I like this idea. Because it means we may be able to avoid the generators entirely.
Or given that is the more natural default we have generators opt into participating in skeleton assemblies by providing fast signatures only?
This seems less viable. As we'll still have to run the entire pipeline just to see if they generated something.
--
Note: i think we would also need to do this in the reverse direction. Namely, instead of having generators opt-out of skeleton generation, have generators opt into them. Otherwise, we'll ahve the issue that you add a single generator that hasn't thought about this, and now we have to pay the cost of building the nascent compilation which is then needed for the skeleton generation.
Ideally, by making it so you have to opt-in, nearly all projects will just say "i don't have any relevant generators" and will fast path to just producing the final compilation. Only the handful that actually truly have a generator which says that it impacts skeletons will then pay that cost.
Note: i think we would also need to do this in the reverse direction. Namely, instead of having generators opt-out of skeleton generation, have generators opt into them.
Agree. That is what I was (poorly) trying to suggest we do. 😄
Only the handful that actually truly have a generator which says that it impacts skeletons will then pay that cost.
I'm wondering if we can make this faster or more cachable. Problem is I'm not really aware of enough that actually produce signatures that I can derive a pattern out of. A bonus of making it skeleton opt in is we can find and examine the generators that do want to do this. That should give us a better data set to start looking for a pattern
a good example of one that has to do this are our 'Syntax' generators. These very much are producing our public surface area, so they'd need to run to be part of the skeletons so that we can actually see these types downstream :)

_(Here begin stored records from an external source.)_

### src/design/v3alu_pkg.sv
`default_nettype none

package v3alu_pkg;

  localparam int WORD_BITS = 32;
  localparam int FRAC_BITS = 16;
  localparam int SUM_BITS  = WORD_BITS + 1;
  localparam int PROD_BITS = 2 * WORD_BITS;
  localparam int WIDE_BITS = PROD_BITS + 2;

  typedef enum logic [2:0] {
    FN_ADD   = 3'd0,
    FN_SUB   = 3'd1,
    FN_SCALE = 3'd2,
    FN_DOT   = 3'd3,
    FN_CROSS = 3'd4
  } func_t;

  typedef logic signed [WORD_BITS-1:0] word_t;
  typedef logic signed [SUM_BITS-1:0]  sum_t;
  typedef logic signed [PROD_BITS-1:0] prod_t;
  typedef logic signed [WIDE_BITS-1:0] wide_t;

  typedef struct packed {
    logic [2:0] func;
    word_t      a_x;
    word_t      a_y;
    word_t      a_z;
    word_t      b_x;
    word_t      b_y;
    word_t      b_z;
    word_t      scale_factor;
  } in_t;

  typedef struct packed {
    word_t res_x;
    word_t res_y;
    word_t res_z;
    word_t dot_value;
    logic  saturated;
  } out_t;

  // products and exact sums leaving the multiplier stages
  typedef struct packed {
    logic            valid;
    logic [2:0]      func;
    sum_t  [2:0]     sum;
    prod_t [2:0]     pa;
    prod_t [2:0]     pb;
  } mul_t;

  // shifted exact values ahead of saturation
  typedef struct packed {
    logic        valid;
    wide_t [2:0] vec;
    wide_t       dot;
  } comb_t;

endpackage

`default_nettype wire

### src/design/v3alu_comb.sv
`default_nettype none

module v3alu_comb (
  input  wire logic              clk,
  input  wire logic              rst_n,
  input  wire v3alu_pkg::mul_t   mul_in,
  output v3alu_pkg::comb_t       comb_out
);

  logic                valid3_r;
  v3alu_pkg::wide_t    vec3_r [3];
  v3alu_pkg::wide_t    dpart3_r;
  v3alu_pkg::wide_t    dlast3_r;

  v3alu_pkg::wide_t    vec3_nxt [3];
  v3alu_pkg::wide_t    dpart3_nxt;
  v3alu_pkg::wide_t    dlast3_nxt;

  logic                valid4_r;
  v3alu_pkg::wide_t    vec4_r [3];
  v3alu_pkg::wide_t    dot4_r;

  v3alu_pkg::wide_t    ta [3];
  v3alu_pkg::wide_t    tb [3];
  v3alu_pkg::wide_t    dot_full;

  always_comb begin
    for (int i = 0; i < 3; i++) begin
      ta[i] = v3alu_pkg::wide_t'($signed(mul_in.pa[i]));
      tb[i] = v3alu_pkg::wide_t'($signed(mul_in.pb[i]));
    end
  end

  always_comb begin
    dpart3_nxt = '0;
    dlast3_nxt = '0;
    for (int i = 0; i < 3; i++) begin
      vec3_nxt[i] = '0;
    end
    unique case (mul_in.func) inside
      v3alu_pkg::FN_ADD, v3alu_pkg::FN_SUB: begin
        for (int i = 0; i < 3; i++) begin
          vec3_nxt[i] = v3alu_pkg::wide_t'($signed(mul_in.sum[i]));
        end
      end
      v3alu_pkg::FN_SCALE: begin
        for (int i = 0; i < 3; i++) begin
          vec3_nxt[i] = ta[i] >>> v3alu_pkg::FRAC_BITS;
        end
      end
      v3alu_pkg::FN_CROSS: begin
        for (int i = 0; i < 3; i++) begin
          vec3_nxt[i] = (ta[i] - tb[i]) >>> v3alu_pkg::FRAC_BITS;
        end
      end
      v3alu_pkg::FN_DOT: begin
        dpart3_nxt = ta[0] + ta[1];
        dlast3_nxt = ta[2];
      end
      default: begin
      end
    endcase
  end

  assign dot_full = dpart3_r + dlast3_r;

  always_ff @(posedge clk) begin
    if (!rst_n) begin
      valid3_r <= 1'b0;
      valid4_r <= 1'b0;
    end else begin
      valid3_r <= mul_in.valid;
      valid4_r <= valid3_r;
    end
  end

  always_ff @(posedge clk) begin
    for (int i = 0; i < 3; i++) begin
      vec3_r[i] <= vec3_nxt[i];
      vec4_r[i] <= vec3_r[i];
    end
    dpart3_r <= dpart3_nxt;
    dlast3_r <= dlast3_nxt;
    dot4_r   <= dot_full >>> v3alu_pkg::FRAC_BITS;
  end

  always_comb begin
    comb_out.valid = valid4_r;
    comb_out.dot   = dot4_r;
    for (int i = 0; i < 3; i++) begin
      comb_out.vec[i] = vec4_r[i];
    end
  end

endmodule

`default_nettype wire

That example is very cachable as it comes purely from additional files. I would expect that contributes really nothing for skeleton assemblies. Yes first time we need to run it but after it's fully cached. Is that mental model correct?

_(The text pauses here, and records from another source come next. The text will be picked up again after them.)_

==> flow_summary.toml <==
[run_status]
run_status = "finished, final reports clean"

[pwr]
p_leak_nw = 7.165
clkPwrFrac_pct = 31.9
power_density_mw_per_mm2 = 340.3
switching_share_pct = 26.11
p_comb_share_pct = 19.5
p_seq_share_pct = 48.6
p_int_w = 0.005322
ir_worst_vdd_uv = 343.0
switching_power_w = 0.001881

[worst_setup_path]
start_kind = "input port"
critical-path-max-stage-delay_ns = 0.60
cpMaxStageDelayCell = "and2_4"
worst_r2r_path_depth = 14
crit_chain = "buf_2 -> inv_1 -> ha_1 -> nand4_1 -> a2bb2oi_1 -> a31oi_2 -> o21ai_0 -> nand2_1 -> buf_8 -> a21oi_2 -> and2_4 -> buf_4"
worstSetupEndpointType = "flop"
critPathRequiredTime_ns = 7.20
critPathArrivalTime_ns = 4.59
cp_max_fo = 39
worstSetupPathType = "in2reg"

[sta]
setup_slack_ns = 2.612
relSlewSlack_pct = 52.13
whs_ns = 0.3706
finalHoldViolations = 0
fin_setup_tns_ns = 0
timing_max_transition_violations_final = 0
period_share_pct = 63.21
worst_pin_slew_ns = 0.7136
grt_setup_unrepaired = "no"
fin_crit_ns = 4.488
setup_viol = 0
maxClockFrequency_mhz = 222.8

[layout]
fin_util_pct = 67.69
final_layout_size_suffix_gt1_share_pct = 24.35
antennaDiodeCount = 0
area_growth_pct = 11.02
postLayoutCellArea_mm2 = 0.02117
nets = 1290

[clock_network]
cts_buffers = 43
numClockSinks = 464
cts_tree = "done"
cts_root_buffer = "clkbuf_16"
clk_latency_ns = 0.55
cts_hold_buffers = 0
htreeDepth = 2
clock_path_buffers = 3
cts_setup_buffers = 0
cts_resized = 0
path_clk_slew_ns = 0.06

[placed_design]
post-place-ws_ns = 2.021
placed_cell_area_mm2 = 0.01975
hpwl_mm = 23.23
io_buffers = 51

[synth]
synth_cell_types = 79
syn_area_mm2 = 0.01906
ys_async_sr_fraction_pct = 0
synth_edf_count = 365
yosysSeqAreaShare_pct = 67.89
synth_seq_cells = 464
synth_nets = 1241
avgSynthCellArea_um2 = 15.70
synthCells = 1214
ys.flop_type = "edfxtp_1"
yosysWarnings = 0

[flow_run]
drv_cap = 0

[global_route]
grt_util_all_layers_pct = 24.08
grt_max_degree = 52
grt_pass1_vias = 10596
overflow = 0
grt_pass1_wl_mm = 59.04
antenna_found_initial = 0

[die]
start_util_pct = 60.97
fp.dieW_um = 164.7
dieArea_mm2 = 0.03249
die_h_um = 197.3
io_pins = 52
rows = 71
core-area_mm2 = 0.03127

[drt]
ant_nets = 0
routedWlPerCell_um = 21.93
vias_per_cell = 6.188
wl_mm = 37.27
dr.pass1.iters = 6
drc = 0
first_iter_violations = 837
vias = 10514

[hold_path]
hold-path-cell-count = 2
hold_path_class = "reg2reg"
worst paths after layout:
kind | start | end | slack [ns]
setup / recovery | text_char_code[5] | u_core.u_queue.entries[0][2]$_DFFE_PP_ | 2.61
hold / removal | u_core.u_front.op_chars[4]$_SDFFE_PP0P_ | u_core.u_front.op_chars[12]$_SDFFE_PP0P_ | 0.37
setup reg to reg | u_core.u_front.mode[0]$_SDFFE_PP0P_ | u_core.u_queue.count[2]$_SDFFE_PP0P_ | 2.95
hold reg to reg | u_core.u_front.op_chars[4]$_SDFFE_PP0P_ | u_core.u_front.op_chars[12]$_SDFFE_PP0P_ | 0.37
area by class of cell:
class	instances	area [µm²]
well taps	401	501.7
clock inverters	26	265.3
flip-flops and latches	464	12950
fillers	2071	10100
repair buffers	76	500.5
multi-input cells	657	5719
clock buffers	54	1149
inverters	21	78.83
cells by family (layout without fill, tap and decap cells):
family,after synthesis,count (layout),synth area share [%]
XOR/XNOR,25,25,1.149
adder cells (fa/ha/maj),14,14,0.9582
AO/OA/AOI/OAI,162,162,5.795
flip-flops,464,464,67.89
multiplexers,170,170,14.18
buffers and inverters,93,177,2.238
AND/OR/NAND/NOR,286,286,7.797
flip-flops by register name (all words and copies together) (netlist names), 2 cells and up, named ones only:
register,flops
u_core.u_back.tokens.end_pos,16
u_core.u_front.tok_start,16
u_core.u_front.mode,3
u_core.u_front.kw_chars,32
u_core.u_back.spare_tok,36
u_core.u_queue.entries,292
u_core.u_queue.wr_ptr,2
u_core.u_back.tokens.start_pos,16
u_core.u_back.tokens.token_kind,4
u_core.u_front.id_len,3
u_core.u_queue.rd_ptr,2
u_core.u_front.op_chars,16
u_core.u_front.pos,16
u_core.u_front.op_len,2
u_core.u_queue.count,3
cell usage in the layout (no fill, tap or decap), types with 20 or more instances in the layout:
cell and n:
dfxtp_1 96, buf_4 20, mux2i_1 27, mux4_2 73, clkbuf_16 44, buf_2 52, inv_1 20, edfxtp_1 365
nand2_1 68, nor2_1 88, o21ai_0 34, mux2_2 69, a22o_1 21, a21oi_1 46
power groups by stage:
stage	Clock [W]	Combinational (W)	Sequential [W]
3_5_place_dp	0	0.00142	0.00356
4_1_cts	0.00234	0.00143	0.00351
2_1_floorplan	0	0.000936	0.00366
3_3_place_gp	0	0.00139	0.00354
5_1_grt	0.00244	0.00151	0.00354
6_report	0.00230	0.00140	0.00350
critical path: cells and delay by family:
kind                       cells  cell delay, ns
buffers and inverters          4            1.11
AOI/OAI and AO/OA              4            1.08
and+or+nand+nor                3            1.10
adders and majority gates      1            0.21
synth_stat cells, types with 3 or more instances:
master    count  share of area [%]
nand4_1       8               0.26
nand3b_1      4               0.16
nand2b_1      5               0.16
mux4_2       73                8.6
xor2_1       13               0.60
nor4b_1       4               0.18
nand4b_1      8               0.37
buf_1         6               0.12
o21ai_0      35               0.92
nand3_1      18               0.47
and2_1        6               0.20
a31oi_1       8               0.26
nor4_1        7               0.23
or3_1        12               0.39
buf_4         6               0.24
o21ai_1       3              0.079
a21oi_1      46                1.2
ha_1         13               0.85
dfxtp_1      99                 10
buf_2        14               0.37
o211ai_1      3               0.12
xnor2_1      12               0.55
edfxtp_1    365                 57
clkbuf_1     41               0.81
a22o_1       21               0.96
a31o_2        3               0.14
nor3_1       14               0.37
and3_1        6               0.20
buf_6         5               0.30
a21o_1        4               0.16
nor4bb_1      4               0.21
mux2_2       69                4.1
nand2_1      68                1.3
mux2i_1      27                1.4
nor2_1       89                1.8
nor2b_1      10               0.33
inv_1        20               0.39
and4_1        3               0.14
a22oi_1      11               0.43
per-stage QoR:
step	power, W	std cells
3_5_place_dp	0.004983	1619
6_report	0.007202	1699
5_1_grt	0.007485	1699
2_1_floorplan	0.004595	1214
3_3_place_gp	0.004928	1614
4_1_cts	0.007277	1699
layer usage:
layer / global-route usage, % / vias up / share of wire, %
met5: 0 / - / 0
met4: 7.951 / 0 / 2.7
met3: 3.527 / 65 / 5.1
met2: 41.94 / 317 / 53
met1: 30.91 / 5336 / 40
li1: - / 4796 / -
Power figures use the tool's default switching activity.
### config.mk
export PLATFORM = sky130hd
export DESIGN_NAME = pvi_front
export DESIGN_NICKNAME = d
export VERILOG_FILES = /design/src/design/parabolic_vertex_interp_assert.svh /design/src/design/pvi_pkg.sv /design/src/design/pvi_front.sv
export SDC_FILE = /design/constraint.sdc
export NUM_CORES = 2
export LEC_CHECK = 0
export BUFFER_PORTS_ARGS = -buffer_cell sky130_fd_sc_hd__buf_2
export CAP_MARGIN = 40
export CORE_MARGIN = 2
export CORE_UTILIZATION = 35
export DETAILED_ROUTE_END_ITERATION = 10
export SLEW_MARGIN = 20
export SYNTH_ARGS = -nofsm -noshare
export SYNTH_HDL_FRONTEND = slang
export SYNTH_SLANG_ARGS = --single-unit
### constraint.sdc
create_clock -name i_clk -period 7 [get_ports i_clk]
set_clock_uncertainty 0.05 [all_clocks]
set_input_delay 1.4 -clock i_clk [delete_from_list [all_inputs] [get_ports i_clk]]
set_output_delay 1.4 -clock i_clk [all_outputs]
set_load 0.01 [all_outputs]
**src/design/parabolic_vertex_interp_assert.svh**
```systemverilog
// ----------------------------------------------------------------------------
// Parabolic vertex interpolator assertion macros
// Concurrent assertion wrappers used by the top-level design file.
// ----------------------------------------------------------------------------
`ifndef PARABOLIC_VERTEX_INTERP_ASSERT_SVH
`define PARABOLIC_VERTEX_INTERP_ASSERT_SVH

`ifndef NO_ASSERTIONS
`define PVI_ASSERT(lbl, clk, rst_n, prop, msg) \
    lbl: assert property (@(posedge clk) disable iff (!rst_n) prop) else $error(msg);
`define PVI_ASSERT_ALWAYS(lbl, clk, prop, msg) \
    lbl: assert property (@(posedge clk) prop) else $error(msg);
`else
`define PVI_ASSERT(lbl, clk, rst_n, prop, msg)
`define PVI_ASSERT_ALWAYS(lbl, clk, prop, msg)
`endif

`endif

```
**src/design/pvi_pkg.sv**
```systemverilog
// ----------------------------------------------------------------------------
// Parabolic vertex interpolator package
// Sizes, item types, pipeline types and shared arithmetic helpers.
// ----------------------------------------------------------------------------
`default_nettype none

package pvi_pkg;

    localparam int SAMPLE_BITS = 24;
    localparam int FRAC_BITS   = 16;
    localparam int INDEX_BITS  = 16;
    localparam int OUT_BITS    = 32;
    localparam int LEN_BITS    = INDEX_BITS + 1;

    localparam int A2_W   = SAMPLE_BITS + 3;
    localparam int M_W    = SAMPLE_BITS + 1;
    localparam int MM_W   = 2 * M_W;
    localparam int NUMP_W = M_W + FRAC_BITS + 1;
    localparam int Q_W    = (NUMP_W > MM_W) ? NUMP_W : MM_W;
    localparam int D_W    = M_W + 3;
    localparam int PS_W   = ((INDEX_BITS + FRAC_BITS > Q_W) ? INDEX_BITS + FRAC_BITS : Q_W) + 2;
    localparam int SUM_W  = (PS_W > OUT_BITS + 1) ? PS_W : OUT_BITS + 1;

    typedef struct packed {
        logic        [INDEX_BITS-1:0]  center_index;
        logic        [LEN_BITS-1:0]    seq_length;
        logic signed [SAMPLE_BITS-1:0] sample_before;
        logic signed [SAMPLE_BITS-1:0] sample_at;
        logic signed [SAMPLE_BITS-1:0] sample_after;
    } t_in_item;

    typedef struct packed {
        logic signed [OUT_BITS-1:0] vertex_position;
        logic signed [OUT_BITS-1:0] vertex_value;
        logic                       saturated;
    } t_out_item;

    typedef struct packed {
        logic [D_W-1:0] rem;
        logic [Q_W-1:0] dq;
        logic [D_W-1:0] den;
    } t_lane;

    typedef struct packed {
        logic        [INDEX_BITS-1:0]  center_index;
        logic signed [SAMPLE_BITS-1:0] sample_at;
        logic                          use_fit;
        logic                          b2_pos;
    } t_side;

    typedef struct packed {
        t_lane lp;
        t_lane lv;
        t_side sd;
    } t_stage;

    typedef struct packed {
        logic signed [OUT_BITS-1:0] v;
        logic                       sat;
    } t_clip;

    // One restoring division step: the dividend shifts out of dq as the
    // quotient shifts in.
    function automatic t_lane lane_step(input t_lane l);
        logic [D_W:0] t;
        logic [D_W:0] diff;
        logic         ge;
        t_lane        r;
        t      = {l.rem, l.dq[Q_W-1]};
        diff   = t - {1'b0, l.den};
        ge     = (t >= {1'b0, l.den});
        r.den  = l.den;
        r.rem  = ge ? diff[D_W-1:0] : t[D_W-1:0];
        r.dq   = {l.dq[Q_W-2:0], ge};
        return r;
    endfunction

    function automatic t_stage stage_step(input t_stage s);
        t_stage r;
        r    = s;
        r.lp = lane_step(s.lp);
        r.lv = lane_step(s.lv);
        return r;
    endfunction

    function automatic t_clip sat_out(input logic signed [SUM_W-1:0] v);
        logic [SUM_W-OUT_BITS:0] hi;
        t_clip                   c;
        hi = v[SUM_W-1:OUT_BITS-1];
        if (hi == '0 || hi == '1) begin
            c.v   = v[OUT_BITS-1:0];
            c.sat = 1'b0;
        end else begin
            c.sat = 1'b1;
            c.v   = v[SUM_W-1] ? {1'b1, {(OUT_BITS-1){1'b0}}} : {1'b0, {(OUT_BITS-1){1'b1}}};
        end
        return c;
    endfunction

endpackage

`default_nettype wire

```
**src/design/pvi_back.sv**
```systemverilog
// ----------------------------------------------------------------------------
// Parabolic vertex interpolator back end
// Applies the shift and the drop, then clips both results to 32 bits.
// ----------------------------------------------------------------------------
`default_nettype none

module pvi_back (
    input  wire logic            i_clk,
    input  wire logic            i_rst_n,
    input  wire logic            i_en,
    input  wire logic            i_valid,
    input  wire pvi_pkg::t_stage i_stage,
    output logic                 o_valid,
    output pvi_pkg::t_out_item   o_item
);

    logic signed [pvi_pkg::SUM_W-1:0] n_base;
    logic signed [pvi_pkg::SUM_W-1:0] n_mag;
    logic signed [pvi_pkg::SUM_W-1:0] n_pos;
    logic signed [pvi_pkg::SUM_W-1:0] n_s1;
    logic signed [pvi_pkg::SUM_W-1:0] n_drop;
    logic signed [pvi_pkg::SUM_W-1:0] n_val;

    logic                             r_f_vld;
    logic signed [pvi_pkg::SUM_W-1:0] r_pos;
    logic signed [pvi_pkg::SUM_W-1:0] r_val;

    pvi_pkg::t_clip     n_cp;
    pvi_pkg::t_clip     n_cv;
    pvi_pkg::t_out_item n_res;
    logic               r_o_vld;
    pvi_pkg::t_out_item r_res;

    always_comb begin
        n_base = pvi_pkg::SUM_W'({i_stage.sd.center_index, {pvi_pkg::FRAC_BITS{1'b0}}});
        n_mag  = i_stage.sd.use_fit ? pvi_pkg::SUM_W'(i_stage.lp.dq) : '0;
        n_pos  = i_stage.sd.b2_pos ? (n_base - n_mag) : (n_base + n_mag);
        n_s1   = {{(pvi_pkg::SUM_W-pvi_pkg::SAMPLE_BITS){i_stage.sd.sample_at[pvi_pkg::SAMPLE_BITS-1]}},
                  i_stage.sd.sample_at};
        n_drop = i_stage.sd.use_fit ? pvi_pkg::SUM_W'(i_stage.lv.dq) : '0;
        n_val  = n_s1 - n_drop;
    end

    always_comb begin
        n_cp                  = pvi_pkg::sat_out(r_pos);
        n_cv                  = pvi_pkg::sat_out(r_val);
        n_res.vertex_position = n_cp.v;
        n_res.vertex_value    = n_cv.v;
        n_res.saturated       = n_cp.sat | n_cv.sat;
    end

    always_ff @(posedge i_clk) begin
        if (!i_rst_n) begin
            r_f_vld <= 1'b0;
            r_o_vld <= 1'b0;
        end else if (i_en) begin
            r_f_vld <= i_valid;
            r_o_vld <= r_f_vld;
        end
    end

    always_ff @(posedge i_clk) begin
        if (i_en) begin
            r_pos <= n_pos;
            r_val <= n_val;
            r_res <= n_res;
        end
    end

    assign o_valid = r_o_vld;
    assign o_item  = r_res;

endmodule

`default_nettype wire

```
**config.mk**
```make
export PLATFORM = sky130hd
export DESIGN_NAME = pvi_back
export DESIGN_NICKNAME = d
export VERILOG_FILES = /design/src/design/parabolic_vertex_interp_assert.svh /design/src/design/pvi_pkg.sv /design/src/design/pvi_back.sv
export SDC_FILE = /design/constraint.sdc
export NUM_CORES = 1
export LEC_CHECK = 0
export ABC_AREA = 0
export BUFFER_PORTS_ARGS = -buffer_cell sky130_fd_sc_hd__buf_4
export CORE_UTILIZATION = 30
export DETAILED_ROUTE_END_ITERATION = 7
export GPL_TIMING_DRIVEN = 0
export PLACE_DENSITY_LB_ADDON = 0.1
export SETUP_SLACK_MARGIN = 0.15
export SLEW_MARGIN = 10
export SYNTH_ARGS = -nofsm -noshare
export SYNTH_HDL_FRONTEND = slang
export SYNTH_SLANG_ARGS = --single-unit
export TNS_END_PERCENT = 5
```
**constraint.sdc**
```tcl
create_clock -name i_clk -period 4.6 [get_ports i_clk]
set_input_delay 0.92 -clock i_clk [delete_from_list [all_inputs] [get_ports i_clk]]
set_output_delay 0.92 -clock i_clk [all_outputs]
set_load 0.005 [all_outputs]
```
==> results of run 1 <==
[routing by layer]
| layer | global-route usage, % | part of all wire [%] | vias to the layer above |
|---|---|---|---|
| li1 | - | - | 5469 |
| met4 | 6.41 | 2.1 | 0 |
| met1 | 25.5 | 45 | 5199 |
| met3 | 2.70 | 6.4 | 45 |
| met2 | 30.8 | 47 | 376 |
| met5 | 0 | 0 | - |
[logic make-up after synthesis]
logic type | after synthesis | share of synthesized area (%)
and+or+nand+nor | 439 | 16.5
muxes | 7 | 0.558
buffers and inverters | 122 | 3.75
adders and majority gates | 93 | 9.38
DFF | 171 | 40.7
AOI/OAI and AO/OA | 428 | 23.6
xor gates and xnor gates | 79 | 5.51
[layout make-up]
cell class	instances	area, µm²
Clock buffer	19	433
Tap cell	532	666
Fill cell	4246	25500
Inverter	52	195
Multi-Input combinational cell	1046	7100
Timing Repair Buffer	214	1630
Clock inverter	13	145
Buffer	68	294
Sequential cell	171	5110
[worst min-delay path by stage]
stage / endpoint / cells past startpoint / slack [ps]
final: o_item[6]$_DFFE_PP_ / 1 / 510
after global routing: o_item[6]$_DFFE_PP_ / 1 / 520
after CTS: o_item[35]$_DFFE_PP_ / 1 / 520
after detailed placement: o_item[22]$_DFFE_PP_ / 1 / 500
after global placement: r_f_vld$_SDFFE_PN0P_ / 2 / 500
after floorplan: r_f_vld$_SDFFE_PN0P_ / 2 / 480
[sequential cells by signal (all words and copies together) (netlist names)]
signal and flops:
r_f_vld 1, o_item 65, r_pos 52, o_valid 1, r_val 52
[what timing repair did]
item                                   4_1_cts  5_1_grt
buffers inserted                             2        4
setup endpoints to repair                   76       20
pin swaps                                    2        2
hold buffers                                 0        0
gates resized for setup                     20       19
endpoints found under the hold margin        0        0
[power breakdown]
group          switching [µW]  total (µW)  internal (µW)  leakage, µW
clock                     637        1440            805     0.000275
combinational             726        1250            526      0.00455
sequential               64.6        2020           1950      0.00167
total                    1430        4710           3280      0.00649
[worst register-to-register path, stage by stage, from the launching register on]
cell and delay [ps]:
sky130_fd_sc_hd__edfxtp_1 390, sky130_fd_sc_hd__nor4_1 290, sky130_fd_sc_hd__and3_1 290, sky130_fd_sc_hd__nand3_1 90, sky130_fd_sc_hd__o21ai_1 530, sky130_fd_sc_hd__nor2_1 280
sky130_fd_sc_hd__clkbuf_1 290, sky130_fd_sc_hd__a21o_1 210
[stage by stage]
| stage | cells | total power [µW] |
|---|---|---|
| final | 2115 | 4710 |
| after detailed placement | 2079 | 3280 |
| after global routing | 2115 | 4960 |
| after floorplan | 1339 | 2780 |
| after global placement | 2078 | 3280 |
| after CTS | 2111 | 4750 |
[layout by cell type, fill, tap and decap left out, types with 8 or more instances in the layout]
master	count
sky130_fd_sc_hd__buf_4	214
sky130_fd_sc_hd__edfxtp_1	169
sky130_fd_sc_hd__nand2_1	160
sky130_fd_sc_hd__a21o_1	101
sky130_fd_sc_hd__a21oi_1	97
sky130_fd_sc_hd__nor2_1	96
sky130_fd_sc_hd__ha_1	91
sky130_fd_sc_hd__o21ai_0	55
sky130_fd_sc_hd__inv_1	50
sky130_fd_sc_hd__xnor2_1	48
sky130_fd_sc_hd__clkbuf_1	47
sky130_fd_sc_hd__nor3_1	33
sky130_fd_sc_hd__xor2_1	31
sky130_fd_sc_hd__nand3_1	24
sky130_fd_sc_hd__nand4_1	22
sky130_fd_sc_hd__nor4_1	18
sky130_fd_sc_hd__clkbuf_16	17
sky130_fd_sc_hd__a211oi_1	16
sky130_fd_sc_hd__o31ai_1	15
sky130_fd_sc_hd__nor2b_1	14
sky130_fd_sc_hd__a31oi_1	14
sky130_fd_sc_hd__nand2b_1	13
sky130_fd_sc_hd__and2_1	11
sky130_fd_sc_hd__and3_1	11
sky130_fd_sc_hd__o21bai_1	11
sky130_fd_sc_hd__o211ai_1	10
sky130_fd_sc_hd__o21ai_1	10
sky130_fd_sc_hd__buf_2	8
sky130_fd_sc_hd__o21a_1	8
sky130_fd_sc_hd__or4_1	8
--- config.mk ---
export PLATFORM = sky130hd
export DESIGN_NAME = hyperplane_split_margin
export DESIGN_NICKNAME = d
export VERILOG_FILES = /design/src/rtl/hsm_pkg.sv /design/src/rtl/hsm_datapath.sv /design/src/rtl/hsm_ctrl.sv /design/src/rtl/hyperplane_split_margin.sv
export SDC_FILE = /design/constraint.sdc
export NUM_CORES = 2
export LEC_CHECK = 0
export BUFFER_PORTS_ARGS = -buffer_cell sky130_fd_sc_hd__buf_4
export CAP_MARGIN = 0
export CORE_ASPECT_RATIO = 1.25
export CORE_MARGIN = 10
export CORE_UTILIZATION = 60
export DETAILED_ROUTE_END_ITERATION = 7
export GPL_TIMING_DRIVEN = 0
export PLACE_DENSITY = 0.77
export SYNTH_ARGS = -nofsm -noshare
export SYNTH_HDL_FRONTEND = slang
export SYNTH_SLANG_ARGS = --single-unit
--- constraint.sdc ---
create_clock -name aclk -period 6.2 [get_ports aclk]
set_clock_uncertainty 0.15 [all_clocks]
set_input_delay 0.62 -clock aclk [delete_from_list [all_inputs] [get_ports aclk]]
set_output_delay 0.62 -clock aclk [all_outputs]
set_load 0.02 [all_outputs]
--- src/rtl/hsm_pkg.sv ---
// ============================================================================
// hsm_pkg: shared types and constants for the hyperplane split margin block
// Holds default parameters, accumulator limits and the controller state type.
// ============================================================================
package hsm_pkg;

    localparam int MAX_DIM_DEF         = 128;
    localparam int COMPONENT_WIDTH_DEF = 16;

    localparam int ACC_W    = 48;
    localparam int MARGIN_W = 32;
    localparam int ROOT_W   = ACC_W / 2;

    localparam logic signed [ACC_W-1:0] ACC_MAX = {1'b0, {(ACC_W-1){1'b1}}};
    localparam logic signed [ACC_W-1:0] ACC_MIN = {1'b1, {(ACC_W-1){1'b0}}};

    typedef enum logic [2:0] {
        ST_ACCUM,
        ST_PROD,
        ST_SQRT,
        ST_DIV,
        ST_FINISH,
        ST_OUT
    } hsm_state_t;

    // Commands from the controller to the datapath.
    typedef struct packed {
        logic accum;       // latch an accepted component
        logic add_prod;    // add the registered products into the sums
        logic sqrt_init;
        logic sqrt_step;
        logic div_init;
        logic div_step;
        logic finish;      // form the margin and flags into the output register
        logic clear;       // clear the sums for the next vector
    } hsm_cmd_t;

    // Status from the datapath to the controller.
    typedef struct packed {
        logic sqrt_done;
        logic div_done;
    } hsm_stat_t;

endpackage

That example is very cachable as it comes purely from additional files. I would expect that contributes really nothing for skeleton assemblies. Yes first time we need to run it but after it's fully cached. Is that mental model correct?
Yes. i believe so.
Investigating perf issues has commonly shown that we are spending the vast majority of our time in skeleton reference generation:
This has become a major cost for us ever since the introduction of Source-Generators. Specifically, prior to source-generators, skeleton-generation just needed to do the following:
This was comparatively cheap as there are often comparatively few of these total symbols in an assembly and little work (just basic name binding) needs to be done to accomplish this.
With source-generators this how now become:
What was previously just a walk of hte top-level, now takes the cost of a full-compilation. This is particularly exacerbated by every cross-language jump in any compilation chain. e.g. a C# project depending on a VB helper project depending on a C# project. This will need to intermediary source-generator compilation steps, which effectively means a full compile at each step in the chain.
The impact of SGs on ref-assembly generation (and how the IDE uses ref-assemblies to quickly and efficiently generate cross-language information) seems to have been missed. We need some solution that allows this generation to be quick again as we do not want it to be the case that every edit effectively costs us full compile expenses at each language-transition layer.